【完】イケメン同級生に毎日告白された結果。






「はい、そこ座って」


「…え? はい」




なんできょとんとしてるんだ。
ローテーブルの前に腰を下ろすちさくんの後ろに、膝立ちをするあたし。



それを見て察したのか、ちさくんは「あの」と声を出した。





「貸してさえくれれば自分で乾かしますよ」


「いいの。
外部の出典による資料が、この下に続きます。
==> config.mk <==
export PLATFORM = sky130hd
export DESIGN_NAME = lsu_mem_engine
export DESIGN_NICKNAME = d
export VERILOG_FILES = /design/src/rtl/lsu_mem_engine.sv
export SDC_FILE = /design/constraint.sdc
export NUM_CORES = 1
export LEC_CHECK = 0
export ABC_AREA = 1
export ABC_CLOCK_PERIOD_IN_PS = 2750
export CELL_PAD_IN_SITES_DETAIL_PLACEMENT = 1
export CELL_PAD_IN_SITES_GLOBAL_PLACEMENT = 1
export CORE_AREA = 2 2 288 290
export CTS_CLUSTER_DIAMETER = 30
export DETAILED_ROUTE_END_ITERATION = 6
export DIE_AREA = 0 0 290 292
export HOLD_SLACK_MARGIN = 0.1
export PLACE_DENSITY_LB_ADDON = 0.1
export RECOVER_POWER = 25
export SKIP_LAST_GASP = 1
export SYNTH_ARGS = -nofsm -noshare
export SYNTH_HDL_FRONTEND = slang
export SYNTH_SLANG_ARGS = --single-unit
export TNS_END_PERCENT = 5
==> constraint.sdc <==
create_clock -name clk -period 2.75 [get_ports clk]
set_input_delay 0.825 -clock clk [delete_from_list [all_inputs] [get_ports clk]]
set_output_delay 0.825 -clock clk [all_outputs]
set_load 0.005 [all_outputs]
あたしはちさくんよりお姉さんなんだから、これぐらいやらせて!」


「…はあ」




腑に落ちてないようだけど、関係ない。
年上なのは事実だし、うん。




あたしはドライヤーの電源をつけて、左手でちさくんの髪を触りながら入念に乾かす。



髪の毛短いからすぐ乾くね。
そう考えると、やっぱり男の子っていいなぁ…。



あたし、髪短いの似合わないから、何年もずっとロングだし。




ちさくんの髪ってサラサラで気持ちいい。
意外と世話焼きの素質あるかも、あたし。



まぁ…ちさくんくらいにしかこんなこと出来ないけど。





「よし、おわり!」


「…ありがとうございます」





ドライヤーを片付けるあたしに、うしろから感謝をされる。
いいんだよ、先輩だからね。
…と、鼻を鳴らしてみる。





ふと、ふわっと甘い匂いが鼻をかすめて、思わず顔が綻んだ。




「あたしと匂い、おそろいだね」


「っ…」




うん、悪い気しない。
ちさくんの顔が赤くなっていることには一切気づかず、あたしもお風呂へ行く準備をはじめた。